START The data
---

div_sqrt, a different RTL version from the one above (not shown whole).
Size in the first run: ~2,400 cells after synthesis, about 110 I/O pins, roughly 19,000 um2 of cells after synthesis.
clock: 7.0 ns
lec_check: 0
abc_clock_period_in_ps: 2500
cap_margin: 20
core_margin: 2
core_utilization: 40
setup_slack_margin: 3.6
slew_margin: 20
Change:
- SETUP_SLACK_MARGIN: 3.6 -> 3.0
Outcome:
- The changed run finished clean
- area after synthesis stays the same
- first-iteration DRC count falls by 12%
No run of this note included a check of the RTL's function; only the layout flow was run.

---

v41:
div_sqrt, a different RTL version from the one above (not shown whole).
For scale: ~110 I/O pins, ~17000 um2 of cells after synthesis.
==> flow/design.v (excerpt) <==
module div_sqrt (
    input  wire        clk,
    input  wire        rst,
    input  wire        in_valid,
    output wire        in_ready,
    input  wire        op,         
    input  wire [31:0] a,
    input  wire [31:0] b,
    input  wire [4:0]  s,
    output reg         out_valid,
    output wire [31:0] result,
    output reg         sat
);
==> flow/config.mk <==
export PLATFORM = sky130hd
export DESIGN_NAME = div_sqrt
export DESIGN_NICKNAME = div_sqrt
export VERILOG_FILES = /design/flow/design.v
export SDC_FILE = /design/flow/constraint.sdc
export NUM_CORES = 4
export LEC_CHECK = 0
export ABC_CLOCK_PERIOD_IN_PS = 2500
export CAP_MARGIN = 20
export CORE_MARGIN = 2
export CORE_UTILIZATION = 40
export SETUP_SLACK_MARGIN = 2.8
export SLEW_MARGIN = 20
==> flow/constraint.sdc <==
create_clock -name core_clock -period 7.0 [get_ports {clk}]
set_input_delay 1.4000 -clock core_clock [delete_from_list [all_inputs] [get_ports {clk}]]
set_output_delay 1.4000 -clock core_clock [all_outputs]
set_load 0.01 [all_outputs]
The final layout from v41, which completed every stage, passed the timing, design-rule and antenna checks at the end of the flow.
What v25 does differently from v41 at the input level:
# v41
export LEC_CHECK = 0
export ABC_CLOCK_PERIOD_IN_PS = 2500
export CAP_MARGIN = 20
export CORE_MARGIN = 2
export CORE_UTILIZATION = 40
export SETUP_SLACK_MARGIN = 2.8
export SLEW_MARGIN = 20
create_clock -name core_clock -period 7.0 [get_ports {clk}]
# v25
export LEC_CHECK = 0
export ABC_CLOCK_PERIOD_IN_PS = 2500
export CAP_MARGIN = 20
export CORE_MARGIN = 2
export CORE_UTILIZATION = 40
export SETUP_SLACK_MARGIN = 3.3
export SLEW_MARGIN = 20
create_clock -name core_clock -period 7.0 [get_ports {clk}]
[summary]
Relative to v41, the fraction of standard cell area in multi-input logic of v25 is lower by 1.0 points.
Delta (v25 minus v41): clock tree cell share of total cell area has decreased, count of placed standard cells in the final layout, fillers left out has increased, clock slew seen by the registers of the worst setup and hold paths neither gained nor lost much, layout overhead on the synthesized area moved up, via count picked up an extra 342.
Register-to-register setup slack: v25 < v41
Context: an optimization exercise on an open-source flow, tuned for small area, a short achievable clock period and few clock cycles per item. The choices shown serve that exercise and are no tape-out recipe. At most, simulation tests tie the RTL to the original design; equivalence was not proved. Power and IR drop assume default switching activity.

==> v20 <==
## slot_merge_unit
module slot_merge_unit (
    input  wire        clk,
    input  wire        rst,
    input  wire        in_valid,
    output wire        in_ready,
    input  wire        in_first,
    input  wire        in_last,
    input  wire [63:0] in_v,
    input  wire        in_t,
    input  wire        in_f,
    input  wire [1:0]  in_lane,
    input  wire [2:0]  in_action,
    input  wire [3:0]  in_op,
    input  wire [5:0]  in_ofs,
    input  wire [5:0]  in_width_m1,
    input  wire        in_bad,
    input  wire        in_bad_policy,
    input  wire [63:0] in_x,
    output reg         out_valid,
    input  wire        out_ready,
    output reg  [63:0] out_v,
    output reg         out_t,
    output reg         out_f,
    output reg         out_collide,
    output reg         out_invalid,
    output reg         out_saturated,
    output reg  [3:0]  out_skipped
);
Settings: LEC_CHECK=0, CAP_MARGIN=20, CORE_MARGIN=2, CORE_UTILIZATION=40, PLACE_DENSITY=0.6, SETUP_SLACK_MARGIN=2.0, SLEW_MARGIN=20; clock period 22.0 ns.
standard.sh (not shown) runs the stock make flow with config.mk's settings and CLKGATE_MAP_FILE= SYNTH_SCRIPT=/design/flow/synth_recipe.tcl, a recipe that flattens the netlist after the stock synthesis.
==> flow/flow/run.sh <==
#!/bin/bash
set -euo pipefail
bash standard.sh synth > synth.log 2>&1
sed "s/SETUP_SLACK_MARGIN=[0-9.]*/SETUP_SLACK_MARGIN=16.7 'BUFFER_PORTS_ARGS=-buffer_cell sky130_fd_sc_hd__buf_1' 'CTS_ARGS=-sink_clustering_enable -repair_clock_nets -dont_use_dummy_load'/" standard.sh > layout.sh
bash layout.sh > layout.log 2>&1
==> inputs of v18, as changes to v20 <==
==> flow/flow/run.sh (replaced) <==
#!/bin/bash
# Standard synthesis, then the standard layout with these changes: ORFS's
# timing repair aims for a larger setup margin, the port buffers are buf_1,
# and clock tree synthesis clusters up to 20 registers per leaf buffer and
# inserts no dummy loads. The clock period and all constraints are unchanged.
set -euo pipefail
bash standard.sh synth > synth.log 2>&1
sed "s/SETUP_SLACK_MARGIN=[0-9.]*/SETUP_SLACK_MARGIN=16.5 'BUFFER_PORTS_ARGS=-buffer_cell sky130_fd_sc_hd__buf_1' 'CTS_ARGS=-sink_clustering_enable -repair_clock_nets -dont_use_dummy_load -sink_clustering_size 20 -sink_clustering_max_diameter 300'/" standard.sh > layout.sh
bash layout.sh > layout.log 2>&1
- PLACE_DENSITY: 0.6 -> not set
- SLEW_MARGIN: 20 -> 50
==> flow_summary.toml <==
[run_status]
status = "finished clean"

[critical_path]
path_cells = "clkbuf_2"
cp_data_arrival_time_ps = 1110
reg2regPathDepth = 12

[detailed_routing]
routedWlPerCell_um = 30.4
wl_met2_um = 42000
vias = 20863

[power]
swShare = 0.347

[timing]
timing.final.ws_setup_ps = 16490

[global_route]
grt_pass1_wl_um = 135000
met3_usage = 0.0706

[placement]
dp_slack_ps = 14620

[layout]
design_area_um2 = 26100

[clock_tree]
ctsHtreeMaxLevel = 2
That was v20.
END The data
What needs to be done: The data above is to be restated line for line, word for word.

Result of this exercise:
---

div_sqrt, a different RTL version from the one above (not shown whole).
Size in the first run: ~2,400 cells after synthesis, about 110 I/O pins, roughly 19,000 um2 of cells after synthesis.
clock: 7.0 ns
lec_check: 0
abc_clock_period_in_ps: 2500
cap_margin: 20
core_margin: 2
core_utilization: 40
setup_slack_margin: 3.6
slew_margin: 20
Change:
- SETUP_SLACK_MARGIN: 3.6 -> 3.0
Outcome:
- The changed run finished clean
- area after synthesis stays the same
- first-iteration DRC count falls by 12%
No run of this note included a check of the RTL's function; only the layout flow was run.

---

v41:
div_sqrt, a different RTL version from the one above (not shown whole).
For scale: ~110 I/O pins, ~17000 um2 of cells after synthesis.
==> flow/design.v (excerpt) <==
module div_sqrt (
    input  wire        clk,
    input  wire        rst,
    input  wire        in_valid,
    output wire        in_ready,
    input  wire        op,         
    input  wire [31:0] a,
    input  wire [31:0] b,
    input  wire [4:0]  s,
    output reg         out_valid,
    output wire [31:0] result,
    output reg         sat
);
==> flow/config.mk <==
export PLATFORM = sky130hd
export DESIGN_NAME = div_sqrt
export DESIGN_NICKNAME = div_sqrt
export VERILOG_FILES = /design/flow/design.v
export SDC_FILE = /design/flow/constraint.sdc
export NUM_CORES = 4
export LEC_CHECK = 0
export ABC_CLOCK_PERIOD_IN_PS = 2500
export CAP_MARGIN = 20
export CORE_MARGIN = 2
export CORE_UTILIZATION = 40
export SETUP_SLACK_MARGIN = 2.8
export SLEW_MARGIN = 20
==> flow/constraint.sdc <==
create_clock -name core_clock -period 7.0 [get_ports {clk}]
set_input_delay 1.4000 -clock core_clock [delete_from_list [all_inputs] [get_ports {clk}]]
set_output_delay 1.4000 -clock core_clock [all_outputs]
set_load 0.01 [all_outputs]
The final layout from v41, which completed every stage, passed the timing, design-rule and antenna checks at the end of the flow.
What v25 does differently from v41 at the input level:
# v41
export LEC_CHECK = 0
export ABC_CLOCK_PERIOD_IN_PS = 2500
export CAP_MARGIN = 20
export CORE_MARGIN = 2
export CORE_UTILIZATION = 40
export SETUP_SLACK_MARGIN = 2.8
export SLEW_MARGIN = 20
create_clock -name core_clock -period 7.0 [get_ports {clk}]
# v25
export LEC_CHECK = 0
export ABC_CLOCK_PERIOD_IN_PS = 2500
export CAP_MARGIN = 20
export CORE_MARGIN = 2
export CORE_UTILIZATION = 40
export SETUP_SLACK_MARGIN = 3.3
export SLEW_MARGIN = 20
create_clock -name core_clock -period 7.0 [get_ports {clk}]
[summary]
Relative to v41, the fraction of standard cell area in multi-input logic of v25 is lower by 1.0 points.
Delta (v25 minus v41): clock tree cell share of total cell area has decreased, count of placed standard cells in the final layout, fillers left out has increased, clock slew seen by the registers of the worst setup and hold paths neither gained nor lost much, layout overhead on the synthesized area moved up, via count picked up an extra 342.
Register-to-register setup slack: v25 < v41
Context: an optimization exercise on an open-source flow, tuned for small area, a short achievable clock period and few clock cycles per item. The choices shown serve that exercise and are no tape-out recipe. At most, simulation tests tie the RTL to the original design; equivalence was not proved. Power and IR drop assume default switching activity.

==> v20 <==
## slot_merge_unit
module slot_merge_unit (
    input  wire        clk,
    input  wire        rst,
    input  wire        in_valid,
    output wire        in_ready,
    input  wire        in_first,
    input  wire        in_last,
    input  wire [63:0] in_v,
    input  wire        in_t,
    input  wire        in_f,
    input  wire [1:0]  in_lane,
    input  wire [2:0]  in_action,
    input  wire [3:0]  in_op,
    input  wire [5:0]  in_ofs,
    input  wire [5:0]  in_width_m1,
    input  wire        in_bad,
    input  wire        in_bad_policy,
    input  wire [63:0] in_x,
    output reg         out_valid,
    input  wire        out_ready,
    output reg  [63:0] out_v,
    output reg         out_t,
    output reg         out_f,
    output reg         out_collide,
    output reg         out_invalid,
    output reg         out_saturated,
    output reg  [3:0]  out_skipped
);
Settings: LEC_CHECK=0, CAP_MARGIN=20, CORE_MARGIN=2, CORE_UTILIZATION=40, PLACE_DENSITY=0.6, SETUP_SLACK_MARGIN=2.0, SLEW_MARGIN=20; clock period 22.0 ns.
standard.sh (not shown) runs the stock make flow with config.mk's settings and CLKGATE_MAP_FILE= SYNTH_SCRIPT=/design/flow/synth_recipe.tcl, a recipe that flattens the netlist after the stock synthesis.
==> flow/flow/run.sh <==
#!/bin/bash
set -euo pipefail
bash standard.sh synth > synth.log 2>&1
sed "s/SETUP_SLACK_MARGIN=[0-9.]*/SETUP_SLACK_MARGIN=16.7 'BUFFER_PORTS_ARGS=-buffer_cell sky130_fd_sc_hd__buf_1' 'CTS_ARGS=-sink_clustering_enable -repair_clock_nets -dont_use_dummy_load'/" standard.sh > layout.sh
bash layout.sh > layout.log 2>&1
==> inputs of v18, as changes to v20 <==
==> flow/flow/run.sh (replaced) <==
#!/bin/bash
# Standard synthesis, then the standard layout with these changes: ORFS's
# timing repair aims for a larger setup margin, the port buffers are buf_1,
# and clock tree synthesis clusters up to 20 registers per leaf buffer and
# inserts no dummy loads. The clock period and all constraints are unchanged.
set -euo pipefail
bash standard.sh synth > synth.log 2>&1
sed "s/SETUP_SLACK_MARGIN=[0-9.]*/SETUP_SLACK_MARGIN=16.5 'BUFFER_PORTS_ARGS=-buffer_cell sky130_fd_sc_hd__buf_1' 'CTS_ARGS=-sink_clustering_enable -repair_clock_nets -dont_use_dummy_load -sink_clustering_size 20 -sink_clustering_max_diameter 300'/" standard.sh > layout.sh
bash layout.sh > layout.log 2>&1
- PLACE_DENSITY: 0.6 -> not set
- SLEW_MARGIN: 20 -> 50
==> flow_summary.toml <==
[run_status]
status = "finished clean"

[critical_path]
path_cells = "clkbuf_2"
cp_data_arrival_time_ps = 1110
reg2regPathDepth = 12

[detailed_routing]
routedWlPerCell_um = 30.4
wl_met2_um = 42000
vias = 20863

[power]
swShare = 0.347

[timing]
timing.final.ws_setup_ps = 16490

[global_route]
grt_pass1_wl_um = 135000
met3_usage = 0.0706

[placement]
dp_slack_ps = 14620

[layout]
design_area_um2 = 26100

[clock_tree]
ctsHtreeMaxLevel = 2
That was v20.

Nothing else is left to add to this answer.